> **Records from a collection**

This design comes from an exercise in tuning for small area on the open sky130 flow, not from production work.
In this exercise RTL edits were held to simulation tests only and were not proved equivalent to the original.
The flow treats the clock pin as an ideal source, which a real chip does not have.
Power is estimated from default activity; no workload was simulated.

Design lcd114_test, start of the top module:
module lcd114_test(
	input clk,
	input resetn,
	output lcd_resetn,
	output lcd_cs,
	output lcd_rs,
	output lcd_data,
	output lcd_bl
);
For scale: roughly 1600 um^2 of cells after synthesis.
Settings: LEC_CHECK=0, CAP_MARGIN=20, CORE_MARGIN=2, CORE_UTILIZATION=45, PLACE_DENSITY=0.6, SLEW_MARGIN=20; clock period 10.0 ns.
standard.sh (not shown) runs the stock make flow with config.mk's settings and CLKGATE_MAP_FILE= SYNTH_SCRIPT=/design/flow/synth_recipe.tcl, a recipe that flattens the netlist after the stock synthesis.
==> flow/flow/run.sh <==
#!/bin/bash
# Own flow: the standard synthesis, then an area-oriented re-synthesis of the
# combinational logic only (registers kept as they are: same names, same cells),
# then the standard layout from floorplan to finish.
set -euo pipefail
W=$PWD
R=$W/orfs/results/$FLOW_PLATFORM/lcd114_test/base
LIB=$FLOW_HOME/platforms/$FLOW_PLATFORM/lib/sky130_fd_sc_hd__tt_025C_1v80.lib
YOSYS=$(command -v yosys || echo $FLOW_HOME/../tools/install/yosys/bin/yosys)
NJ=${NUM_CORES:-4}

bash standard.sh synth > $W/log_1_synth_std.txt 2>&1
cp $R/1_2_yosys.v $W/netlist_std.v

# re-synthesis: ABC's deepsyn with several seeds, keep the smallest netlist
mkdir -p $W/reopt
run_seed() {
  local s=$1 v=${1%%_*} seed=${1##*_}
  sed -e "s#@SEED@#$seed#" flow/reopt_$v.abc > $W/reopt/s$s.abc
  sed -e "s#@LIB@#$LIB#g" -e "s#@IN@#$W/netlist_std.v#" -e "s#@OUT@#$W/reopt/s$s.v#" \
      -e "s#@SCRIPT@#$W/reopt/s$s.abc#" -e "s#@STAT@#$W/reopt/s$s.stat#" \
      flow/reopt.ys > $W/reopt/s$s.ys
  $YOSYS -s $W/reopt/s$s.ys > $W/reopt/log_yosys_s$s.txt 2>&1 || true
}
SEEDS=""
for v in $(cat flow/variants.txt); do for s in $(cat flow/seeds.txt); do SEEDS="$SEEDS ${v}_$s"; done; done
i=0
for s in $SEEDS; do
  run_seed $s &
  i=$((i+1))
  if (( i % NJ == 0 )); then wait; fi
done
wait
best=""; barea=""
for s in $SEEDS; do
  a=$(grep -s "Chip area" $W/reopt/s$s.stat | awk '{print $NF}' || true)
  [[ -n "$a" && -s $W/reopt/s$s.v ]] || continue
  echo "seed $s area $a" >> $W/reopt/areas.txt
  if [[ -z "$best" ]] || awk "BEGIN{exit !($a < $barea)}"; then best=$s; barea=$a; fi
done
echo "best seed $best area $barea" >> $W/reopt/areas.txt
if [[ -n "$best" ]]; then
  cp $W/reopt/s$best.v $R/1_2_yosys.v
  rm -f $R/1_synth.odb $R/1_synth.sdc
fi

# port buffers: the smallest buffer (repair may still upsize it)
EXTRA=("BUFFER_PORTS_ARGS=-buffer_cell sky130_fd_sc_hd__buf_1")
# clock tree: one clock buffer (flow/one_clkbuf.tcl, run before CTS) drives every register;
# CTS is then given only the port's net, which has that one sink, so it adds nothing
if [[ -s flow/one_clkbuf.tcl ]]; then
  EXTRA+=("PRE_CTS_TCL=$W/flow/one_clkbuf.tcl" "CTS_ARGS=-clk_nets clk")
elif [[ -s flow/cts_args.txt ]]; then
  EXTRA+=("CTS_ARGS=$(tr '\n' ' ' < flow/cts_args.txt)")
fi
bash standard.sh "${EXTRA[@]}" finish > $W/log_2_layout.txt 2>&1
==> flow/flow/one_clkbuf.tcl <==
# one clock buffer between the clock port and every register clock pin
proc insert_one_clock_buffer { cell } {
  set block [ord::get_db_block]
  set clk [$block findNet clk]
  set master [[ord::get_db] findMaster $cell]
  set inst [odb::dbInst_create $block $master clkbuf_root]
  set nn [odb::dbNet_create $block clknet_root]
  $nn setSigType CLOCK
  set sx 0; set sy 0; set k 0
  foreach it [$clk getITerms] {
    set i [$it getInst]
    set loc [$i getLocation]
    set sx [expr {$sx + [lindex $loc 0]}]; set sy [expr {$sy + [lindex $loc 1]}]; incr k
    $it disconnect
    $it connect $nn
  }
  [$inst findITerm A] connect $clk
  [$inst findITerm X] connect $nn
  $inst setLocation [expr {$sx / $k}] [expr {$sy / $k}]
  $inst setPlacementStatus PLACED
  puts "inserted $cell driving $k clock pins"
}
insert_one_clock_buffer sky130_fd_sc_hd__clkbuf_16
==> flow/flow/reopt_a.abc <==
&get -n
&st
&deepsyn -T 90 -S @SEED@
&put
dch
map -a
topo
==> flow/flow/reopt_b.abc <==
&get -n
&st
&deepsyn -T 90 -S @SEED@
&if -K 4 -a
&satlut
&st
&if -K 4 -a
&satlut
&st
&put
dch
map -a
topo
==> flow/flow/seeds.txt <==
0 13 21 89 7 3 42 77
==> flow/flow/variants.txt <==
a b
Other scripts of this flow, unchanged in this note and not shown: flow/flow/reopt.ys
The first run ran to the end with no violations.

> **Instructions for the task**
Lines from the one with "[$inst findITerm A] connect $clk" through the end of the data: set these down exactly, including both ends and nothing more.

> **Task response**
  [$inst findITerm A] connect $clk
  [$inst findITerm X] connect $nn
  $inst setLocation [expr {$sx / $k}] [expr {$sy / $k}]
  $inst setPlacementStatus PLACED
  puts "inserted $cell driving $k clock pins"
}
insert_one_clock_buffer sky130_fd_sc_hd__clkbuf_16
==> flow/flow/reopt_a.abc <==
&get -n
&st
&deepsyn -T 90 -S @SEED@
&put
dch
map -a
topo
==> flow/flow/reopt_b.abc <==
&get -n
&st
&deepsyn -T 90 -S @SEED@
&if -K 4 -a
&satlut
&st
&if -K 4 -a
&satlut
&st
&put
dch
map -a
topo
==> flow/flow/seeds.txt <==
0 13 21 89 7 3 42 77
==> flow/flow/variants.txt <==
a b
Other scripts of this flow, unchanged in this note and not shown: flow/flow/reopt.ys
The first run ran to the end with no violations.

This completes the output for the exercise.